Are NKT cells a useful predictor of COVID-19 severity?

Hui-Fern Koay 1,10,, Nicholas A Gherardin 1, Thi HO Nguyen 1, Wuji Zhang 1, Jennifer R Habel 1, Rebecca Seneviratna 1, Fiona James 2, Natasha E Holmes 2,3,4,5, Olivia C Smibert 2,6,7, Claire L Gordon 1,2,9, Jason A Trubiano 5,6,7,8, Katherine Kedzierska 1, Dale I Godfrey 1,∗∗
PMCID: PMC8768020  PMID: 35104438

Main text

The article by (Kreutmair et al., 2021), published online with May 9, 2021 issue of Immunity, delineated COVID-19-related immune signatures between mild and severe COVID-19 hospital admissions, and other hospital-acquired pneumonia. This timely study includes highly relevant findings for the current pandemic. One important observation in this study, that circulating natural killer T (NKT) cell frequency is a powerful predictive biomarker for severe COVID-19, was of particular interest to us. The message is that where NKT cells fall below 2.3% of patient peripheral blood T cells within 1–2 days of hospital admission, development of severe disease is strongly predicted. That the frequency of NKT cells in patient blood might so accurately predict the course of disease has obvious clinical implications.

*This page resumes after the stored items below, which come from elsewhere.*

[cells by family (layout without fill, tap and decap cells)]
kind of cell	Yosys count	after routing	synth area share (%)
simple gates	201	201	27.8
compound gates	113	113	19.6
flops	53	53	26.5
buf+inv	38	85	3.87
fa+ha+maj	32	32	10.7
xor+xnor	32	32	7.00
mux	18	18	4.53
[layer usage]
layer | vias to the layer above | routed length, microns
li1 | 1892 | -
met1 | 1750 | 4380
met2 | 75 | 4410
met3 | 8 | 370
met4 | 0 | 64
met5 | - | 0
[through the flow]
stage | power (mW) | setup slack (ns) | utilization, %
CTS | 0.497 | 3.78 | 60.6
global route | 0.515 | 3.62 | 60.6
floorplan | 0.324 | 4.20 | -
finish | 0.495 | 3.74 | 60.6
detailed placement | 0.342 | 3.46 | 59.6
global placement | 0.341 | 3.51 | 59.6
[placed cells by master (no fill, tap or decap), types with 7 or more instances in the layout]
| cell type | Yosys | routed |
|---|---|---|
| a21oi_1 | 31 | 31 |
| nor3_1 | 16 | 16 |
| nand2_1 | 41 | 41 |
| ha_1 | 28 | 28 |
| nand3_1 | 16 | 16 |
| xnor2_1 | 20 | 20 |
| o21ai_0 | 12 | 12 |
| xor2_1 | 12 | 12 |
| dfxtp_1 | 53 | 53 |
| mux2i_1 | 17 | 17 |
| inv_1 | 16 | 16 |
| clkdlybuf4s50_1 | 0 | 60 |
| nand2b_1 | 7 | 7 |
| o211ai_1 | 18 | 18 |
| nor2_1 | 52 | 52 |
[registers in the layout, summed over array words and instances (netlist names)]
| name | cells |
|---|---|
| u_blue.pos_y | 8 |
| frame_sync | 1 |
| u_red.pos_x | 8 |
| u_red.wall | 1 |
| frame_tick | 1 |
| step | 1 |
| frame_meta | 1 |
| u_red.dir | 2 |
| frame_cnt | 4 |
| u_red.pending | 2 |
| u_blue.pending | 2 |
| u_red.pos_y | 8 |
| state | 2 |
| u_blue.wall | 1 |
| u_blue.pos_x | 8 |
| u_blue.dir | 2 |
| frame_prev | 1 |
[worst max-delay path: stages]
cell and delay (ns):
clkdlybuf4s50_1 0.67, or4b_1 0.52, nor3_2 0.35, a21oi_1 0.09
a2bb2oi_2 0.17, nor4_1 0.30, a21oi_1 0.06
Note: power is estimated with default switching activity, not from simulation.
### src/rtl/lc3_irq_pkg.sv
// ---------------------------------------------------------------------------
// lc3_irq_pkg
// Shared types and constants for the LC-3 interrupt arbiter.
//   PRI_W / VEC_W       : widths of the core's INTP and INTV inputs
//   ST_* / state_t      : arbiter FSM encoding (IDLE, LOCK, GAP)
//   CFG_*               : bit positions inside the 16-bit configuration word
//   ch_cfg_t            : decoded per-channel configuration {en, lvl, pri}
//   decode_cfg()        : unpacks a configuration word into ch_cfg_t
// ---------------------------------------------------------------------------
package lc3_irq_pkg;

    localparam int PRI_W = 3;
    localparam int VEC_W = 8;

    localparam logic [1:0] ST_IDLE = 2'd0;
    localparam logic [1:0] ST_LOCK = 2'd1;
    localparam logic [1:0] ST_GAP  = 2'd2;

    typedef enum logic [1:0] {
        IDLE = ST_IDLE,
        LOCK = ST_LOCK,
        GAP  = ST_GAP
    } state_t;

    localparam int CFG_EN_BIT  = 15;
    localparam int CFG_LVL_BIT = 14;
    localparam int CFG_PRI_LSB = 0;

    typedef struct packed {
        logic             en;
        logic             lvl;
        logic [PRI_W-1:0] pri;
    } ch_cfg_t;

    function automatic ch_cfg_t decode_cfg(input logic [15:0] word);
        ch_cfg_t c;
        c.en  = word[CFG_EN_BIT];
        c.lvl = word[CFG_LVL_BIT];
        c.pri = word[CFG_PRI_LSB +: PRI_W];
        return c;
    endfunction

endpackage
$ cat config.mk
export PLATFORM = sky130hd
export DESIGN_NAME = dds_freq_ctrl
export DESIGN_NICKNAME = d
export VERILOG_FILES = /design/src/rtl/dds_freq_ctrl.sv
export SDC_FILE = /design/constraint.sdc
export NUM_CORES = 1
export LEC_CHECK = 0
export CELL_PAD_IN_SITES_DETAIL_PLACEMENT = 0
export CELL_PAD_IN_SITES_GLOBAL_PLACEMENT = 1
export CORE_AREA = 2 2 156 158
export CTS_CLUSTER_DIAMETER = 30
export DETAILED_ROUTE_END_ITERATION = 6
export DIE_AREA = 0 0 158 160
export PLACE_DENSITY = 0.62
export SYNTH_ARGS = -nofsm -noshare
export SYNTH_HDL_FRONTEND = slang
export SYNTH_SLANG_ARGS = --single-unit
$ cat constraint.sdc
create_clock -name Fg_CLK -period 10.8 [get_ports Fg_CLK]
set_input_delay 1.62 -clock Fg_CLK [delete_from_list [all_inputs] [get_ports Fg_CLK]]
set_output_delay 1.62 -clock Fg_CLK [all_outputs]
set_load 0.005 [all_outputs]
$ cat src/rtl/dds_freq_ctrl.sv
// Frequency-control front end for the DDS: turns a frequency index into a tuning
// word by a sequential shift-add multiply and commits it glitch-free on an accumulator wrap.
module dds_freq_ctrl #(
    parameter int ACC_W        = 32,
    parameter int TW_STEP      = 1790,
    parameter int ADDR_MAX     = 1800,
    parameter int WRAP_TIMEOUT = 2400000
) (
    input  logic             Fg_CLK,
    input  logic             RESETn,
    input  logic [10:0]      Address,
    input  logic             FreqChng,
    input  logic             Phase_Wrap,
    output logic [ACC_W-1:0] Tword,
    output logic             Tword_load,
    output logic             Busy,
    output logic             Sat
);

    localparam int PROD_W = ACC_W + 11;
    localparam int TMR_W  = (WRAP_TIMEOUT > 1) ? $clog2(WRAP_TIMEOUT) : 1;

    typedef enum logic [1:0] {IDLE, MUL, WAIT_WRAP} state_t;

    state_t            state;
    logic [10:0]       operand;
    logic [10:0]       pend_op;
    logic              pend;
    logic [PROD_W-1:0] product;
    logic [3:0]        bit_cnt;
    logic [TMR_W-1:0]  timer;

    logic [10:0]       addr_clamped;
    logic [PROD_W-1:0] step_shifted;
    logic              commit;
    logic              overflow;
    logic              next_req;
    logic [10:0]       next_op;

    assign addr_clamped = (Address > 11'(ADDR_MAX)) ? 11'(ADDR_MAX) : Address;
    assign step_shifted = PROD_W'(TW_STEP) << bit_cnt;
    assign commit       = (state == WAIT_WRAP) &&
                          (Phase_Wrap || (timer == TMR_W'(WRAP_TIMEOUT - 1)));
    assign overflow     = |product[PROD_W-1:ACC_W];
    // A request arriving on the commit edge itself wins over an older pending one.
    assign next_req     = FreqChng | pend;
    assign next_op      = FreqChng ? addr_clamped : pend_op;
    assign Busy         = (state != IDLE);

    // NOTE: all state here uses non-blocking assignments so every register samples
    // the pre-edge values of its neighbours, matching the hardware it describes.
    always_ff @(posedge Fg_CLK) begin
        if (!RESETn) begin
            state      <= IDLE;
            operand    <= '0;
            pend_op    <= '0;
            pend       <= 1'b0;
            product    <= '0;
            bit_cnt    <= '0;
            timer      <= '0;
            Tword      <= '0;
            Tword_load <= 1'b0;
            Sat        <= 1'b0;
        end else begin
            Tword_load <= 1'b0;
            case (state)
                IDLE: begin
                    if (FreqChng) begin
                        operand <= addr_clamped;
                        product <= '0;
                        bit_cnt <= '0;
                        state   <= MUL;
                    end
                end
                MUL: begin
                    // One operand bit per edge, LSB first; the operand shifts down.
                    if (operand[0]) product <= product + step_shifted;
                    operand <= operand >> 1;
                    bit_cnt <= bit_cnt + 4'd1;
                    if (bit_cnt == 4'd10) begin
                        timer <= '0;
                        state <= WAIT_WRAP;
                    end
                    if (FreqChng) begin
                        pend    <= 1'b1;
                        pend_op <= addr_clamped;
                    end
                end
                WAIT_WRAP: begin
                    if (commit) begin
                        Tword      <= overflow ? '1 : product[ACC_W-1:0];
                        Sat        <= overflow;
                        Tword_load <= 1'b1;
                        pend       <= 1'b0;
                        if (next_req) begin
                            operand <= next_op;
                            product <= '0;
                            bit_cnt <= '0;
                            state   <= MUL;
                        end else begin
                            state <= IDLE;
                        end
                    end else begin
                        timer <= timer + TMR_W'(1);
                        if (FreqChng) begin
                            pend    <= 1'b1;
                            pend_op <= addr_clamped;
                        end
                    end
                end
                default: state <= IDLE;
            endcase
        end
    end

endmodule

==> flow_summary.html <==
<table>
<tr><th>Metric</th><th>Value</th></tr>
<tr><th colspan="2">Synthesis</th></tr>
<tr><td>Post-Synthesis Mean Instance Area</td><td>between 8 and 9 um2</td></tr>
<tr><td>Top cell types by occurrence after synthesis</td><td>sky130_fd_sc_hd__dfxtp_1, sky130_fd_sc_hd__nand2_1, sky130_fd_sc_hd__nor2_1</td></tr>
<tr><td>Commonest register cell after synthesis</td><td>sky130_fd_sc_hd__dfxtp_1</td></tr>
<tr><td>Yosys warns</td><td>0</td></tr>
<tr><td>Number of distinct library cell variants in the gate-level netlist after synthesis</td><td>between 60 and 70</td></tr>
<tr><td>Top-count cell post-synth</td><td>sky130_fd_sc_hd__dfxtp_1</td></tr>
<tr><td>Portion of the post-synthesis area used by sequential elements</td><td>36.2%</td></tr>
<tr><td>Top cell type by total area after synthesis</td><td>sky130_fd_sc_hd__dfxtp_1</td></tr>
<tr><td>Number of register bits inferred by synthesis</td><td>approximately 130</td></tr>
<tr><td>Post-synthesis net count</td><td>approximately 900</td></tr>
<tr><td>Cell count after synthesis</td><td>between 800 and 900</td></tr>
<tr><td>Area share of the largest cell type after synthesis</td><td>a little over a third</td></tr>
<tr><td>Ranking of synthesized cells by area</td><td>sky130_fd_sc_hd__dfxtp_1, sky130_fd_sc_hd__ha_1, sky130_fd_sc_hd__o211a_1</td></tr>
<tr><td>Proportion of register bits with asynchronous set or reset after synthesis</td><td>0%</td></tr>
<tr><td>Cell area after technology mapping</td><td>around 7000 um2</td></tr>
<tr><td>EDFF count, synth</td><td>0</td></tr>
<tr><th colspan="2">Clock network</th></tr>
<tr><td>Worst-skew pair later-pin latency</td><td>~0.42 ns</td></tr>
<tr><td>Count of buffers added by post-CTS timing repair for setup</td><td>0</td></tr>
<tr><td>Number of resized instances in the post-cts repair step</td><td>0</td></tr>
<tr><td>Cts hold-fix bufs</td><td>0</td></tr>
<tr><td>Max Root-Sink Buffers</td><td>2</td></tr>
<tr><td>Clock-pin slew of the registers on the worst-case setup and hold paths</td><td>~0.060 ns</td></tr>
<tr><td>Clock tree root driver cell</td><td>sky130_fd_sc_hd__clkbuf_16</td></tr>
<tr><td>Number of sinks on the clock net</td><td>126</td></tr>
<tr><td>Number of buffers added by the clock tree synthesis step</td><td>17</td></tr>
<tr><td>H-tree levels</td><td>4</td></tr>
<tr><td>Clock tree from TritonCTS</td><td>done</td></tr>
<tr><th colspan="2">STA</th></tr>
<tr><td>Slew Viols, Final</td><td>0</td></tr>
<tr><td>Final min period</td><td>about 4.0 ns</td></tr>
<tr><td>Unrepaired setup endpoints after global routing</td><td>no</td></tr>
<tr><td>Final hold violation count</td><td>0</td></tr>
<tr><td>Timing-limited maximum frequency</td><td>~250 MHz</td></tr>
<tr><td>Slew headroom</td><td>between 30 and 40%</td></tr>
<tr><td>Count of final setup violators</td><td>0</td></tr>
<tr><td>Tightest hold margin</td><td>0.464 ns</td></tr>
<tr><td>Transition time at the pin with the least slew margin</td><td>0.966 ns</td></tr>
<tr><td>Setup_tns</td><td>0 ns</td></tr>
<tr><td>Worst clock skew</td><td>0.00660 ns</td></tr>
<tr><td>Post-route clock period utilization</td><td>37.4%</td></tr>
<tr><th colspan="2">Floorplan</th></tr>
<tr><td>Die footprint</td><td>roughly 25,000 um2</td></tr>
<tr><td>Effective utilization at floorplan</td><td>~29%</td></tr>
<tr><td>Width of the die</td><td>approximately 160 um</td></tr>
<tr><td>Std cell rows</td><td>57</td></tr>
<tr><td>Number of ports placed on the die boundary</td><td>50</td></tr>
<tr><td>Core area</td><td>23,800 um2</td></tr>
<tr><td>Die Ht</td><td>160 um</td></tr>
<tr><th colspan="2">Critical path</th></tr>
<tr><td>Cell-by-cell trace of the critical path</td><td>inv_1 -&gt; ha_1 -&gt; nor2_1 -&gt; a21oi_1 -&gt; ha_1 -&gt; and2_1 -&gt; a221o_1 -&gt; o2111a_1 -&gt; a211oi_2 -&gt; o21ba_2 -&gt; o21a_1 -&gt; o21ai_0 -&gt; a21oi_1</td></tr>
<tr><td>Kind of end point of the critical path</td><td>register</td></tr>
<tr><td>Data arrival, critical path</td><td>4.37 ns</td></tr>
<tr><td>Cell type group with the largest total delay on the critical path</td><td>compound AO/OA/AOI/OAI gates</td></tr>
<tr><td>Worst setup path category</td><td>register to register</td></tr>
<tr><td>CP bufs+invs</td><td>1</td></tr>
<tr><td>Crit-path slowest cell</td><td>sky130_fd_sc_hd__dfxtp_1</td></tr>
<tr><td>Max stage delay on crit path</td><td>0.48 ns</td></tr>
<tr><td>Critical path startpoint category</td><td>register</td></tr>
<tr><td>Max FO, Critical Path</td><td>14</td></tr>
<tr><td>Worst endpoint required time</td><td>around 11 ns</td></tr>
<tr><th colspan="2">Placed design</th></tr>
<tr><td>Half-perimeter wire length after placement</td><td>between 10 and 15 mm</td></tr>
<tr><td>Final weighted congestion in routability-driven placement</td><td>approximately 0.77</td></tr>
<tr><td>Number of port buffers</td><td>49</td></tr>
<tr><td># placed instances</td><td>~1,200</td></tr>
<tr><th colspan="2">Worst hold path</th></tr>
<tr><td>Path class of the lowest-slack min-delay path</td><td>register to register</td></tr>
<tr><th colspan="2">Global routing</th></tr>
<tr><td>Pin count of the biggest net entering global routing</td><td>between 70 and 80</td></tr>
<tr><td>GRT Resource Usage Total</td><td>14.5%</td></tr>
<tr><td>Initial antenna violation count</td><td>0</td></tr>
<tr><td>GRT Residual Overflow</td><td>0</td></tr>
<tr><td>Vias in the first global route</td><td>~5,700</td></tr>
<tr><td>Global-route wire length before repair</td><td>roughly 30 mm</td></tr>
<tr><th colspan="2">Routing</th></tr>
<tr><td>DRT Pass-1 Iters</td><td>4</td></tr>
<tr><td>Final routed wire length divided by cell count</td><td>around 15 um</td></tr>
<tr><td>Vias after detailed routing</td><td>about 5,900</td></tr>
<tr><td>Post-Route WL</td><td>17.5 mm</td></tr>
<tr><td>Count of nets left with antenna violations after detail routing</td><td>0</td></tr>
<tr><td>Number of DRC markers in iteration 0</td><td>about 360</td></tr>
<tr><td>Number of vias per cell after detailed routing</td><td>4.93</td></tr>
<tr><td>DRC viols</td><td>0</td></tr>
<tr><th colspan="2">Pwr</th></tr>
<tr><td>Maximum ir drop on the vdd rail</td><td>0.0832 mV</td></tr>
<tr><td>Leakage power total</td><td>about 3.6 nW</td></tr>
<tr><td>Overall power</td><td>1.30 mW</td></tr>
<tr><td>Power density cells</td><td>about 160 nW/um2</td></tr>
<tr><th colspan="2">Run status</th></tr>
<tr><td>Outcome</td><td>finished clean</td></tr>
<tr><th colspan="2">Cells and area</th></tr>
<tr><td>Layout net count</td><td>approximately 900</td></tr>
<tr><td>Non-filler instance count after layout</td><td>around 1,200</td></tr>
<tr><td>Share of the core filled with cells in the final layout</td><td>between 30% and 40%</td></tr>
<tr><td>Fraction of final layout cells with drive strength greater than 1</td><td>a little over 6%</td></tr>
<tr><td>Diode count</td><td>0</td></tr>
<tr><td>Synthesis-to-layout area growth</td><td>19.4%</td></tr>
<tr><th colspan="2">Job</th></tr>
<tr><td>Max-Cap Viols</td><td>0</td></tr>
</table>
## layout by cell type (no fill, tap or decap), drive strengths merged, types with 12 or more instances in the layout
cell / netlist / final
dfxtp: 126 / 126
nand2: 99 / 99
nor2: 91 / 91
a21oi: 50 / 50
clkdlybuf4s50: 0 / 48
o211a: 43 / 43
ha: 39 / 39
nand3: 28 / 28
xnor2: 26 / 26
nor2b: 23 / 23
xor2: 23 / 23
o21ai: 22 / 22
a22o: 21 / 21
inv: 14 / 19
a22oi: 18 / 18
clkbuf: 40 / 18
and3: 14 / 14
a21boi: 12 / 12
## state kept, by name (all words and copies together) (netlist names)
name        flops
Sat             1
Tword          31
state           2
pend            1
product        42
Tword_load      1
bit_cnt         4
timer          22
pend_op        11
operand        11
## stage by stage
step	area, um2	worst slack (ns)
CTS	8330	6.77
finish	8330	6.76
global placement	7730	6.40
detailed placement	7730	6.35
floorplan	6970	7.40
global route	8330	6.42
## kinds of logic after synthesis
family          synth area share [%]
buf+inv                         3.46
simple gates                    22.7
compound gates                  23.8
fa+ha+maj                       7.29
mux                            0.431
xor+xnor                        6.15
flops                           36.2
## per-layer routing
metal  vias to the layer above  GRT usage, %  wire length, um
li1                       3025             -                -
met1                      2742          20.3             8940
met2                        76          22.1             7860
met3                        17          2.82              482
met4                         0          4.91              236
met5                         -             0                0
## layout make-up
cell class / count / area, um2
fill: 2504 / 15500
multi-input combinational: 637 / 4210
sequential: 126 / 2520
timing repair buffer: 55 / 531
clock buffer: 18 / 439
tap: 324 / 405
clock inverter: 14 / 159
inverter: 15 / 56.3
## worst paths after layout
kind	start	endpoint	slack [ns]	depth (start not counted)
setup reg to reg	bit_cnt[1]	product[36]	6.76	13
setup / recovery	bit_cnt[1]	product[36]	6.76	13
hold / removal	pend_op[1]	pend_op[1]	0.46	2
hold reg to reg	pend_op[1]	pend_op[1]	0.46	2
## worst min-delay path, cell delays in order, from the launching register on
cell                       delay [ns]
sky130_fd_sc_hd__dfxtp_1         0.31
sky130_fd_sc_hd__nand2_1         0.04
sky130_fd_sc_hd__a21boi_0        0.06
## power breakdown
group	internal, mW	switching, mW	leakage, nW	total, mW
clock	0.351	0.235	0.287	0.586
sequential	0.489	0.0165	1.02	0.506
combinational	0.0846	0.125	2.27	0.210
Note: power is estimated with default switching activity, not from simulation.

Notably, this observation aligns with another report in which NKT cells were shown to be reduced in patients with severe disease (Zingaropoli et al., 2021) but is inconsistent with Zhang et al. (2020) and Mazzoni et al. (2020). In these studies, NKT cells were defined as CD3+ CD56+ cells (Kreutmair et al., 2021; Mazzoni et al., 2020; Zhang et al., 2020; Zingaropoli et al., 2021). While this classification, or variations thereof such as NK/T cells or NKT-like cells, is sometimes used in clinical analyses; to most immunologists the term NKT cell refers to lipid antigen-reactive CD1d-restricted T cells, most of which do not express CD56 (Le Dieu et al., 2007). These cells express a semi-invariant T cell receptor (TCR), comprising an invariant TCR-α chain pairing TRAV10 and TRAJ18 genes (Vα24-Jα18) and a constrained array of TCR-β chains enriched for TRBV25-1 (Vβ11). CD1d-based intrathymic selection engenders a divergent developmental pathway for NKT cells relative to peptide-MHC-restricted T cells, and this imbues an innate-like phenotype and functional capacity, including expression of the NK lineage marker (CD161c in humans or NK1.1 in mice) which originally precipitated the term “NKT cells.” In humans, NKT cells, defined using CD1d tetramers loaded with the archetypal lipid antigen α-galactosylceramide (αGalCer), are typically less than 0.1% of blood T cells (Le Dieu et al., 2007; Lee et al., 2002). Thus, while the finding that CD3+ CD56+ T cells are predictors of COVID-19 severity (Kreutmair et al., 2021) is intriguing, the vast majority of these cells are highly unlikely to be CD1d-restricted NKT cells. Instead, CD3+ CD56+ cells are heterogeneous, including various ‘unconventional’ non-MHC-restricted T cells such as mucosal-associated invariant T (MAIT) cells and γδ T cells, that outnumber NKT cells by 10-100-fold (Godfrey et al., 2015), as well as other T cells that express CD56 such as CD8+ T cells associated with cytotoxicity, reviewed in Van Acker et al., (2017). Accordingly, further dissection of this population could provide important insight into the immunological processes associated with severe COVID.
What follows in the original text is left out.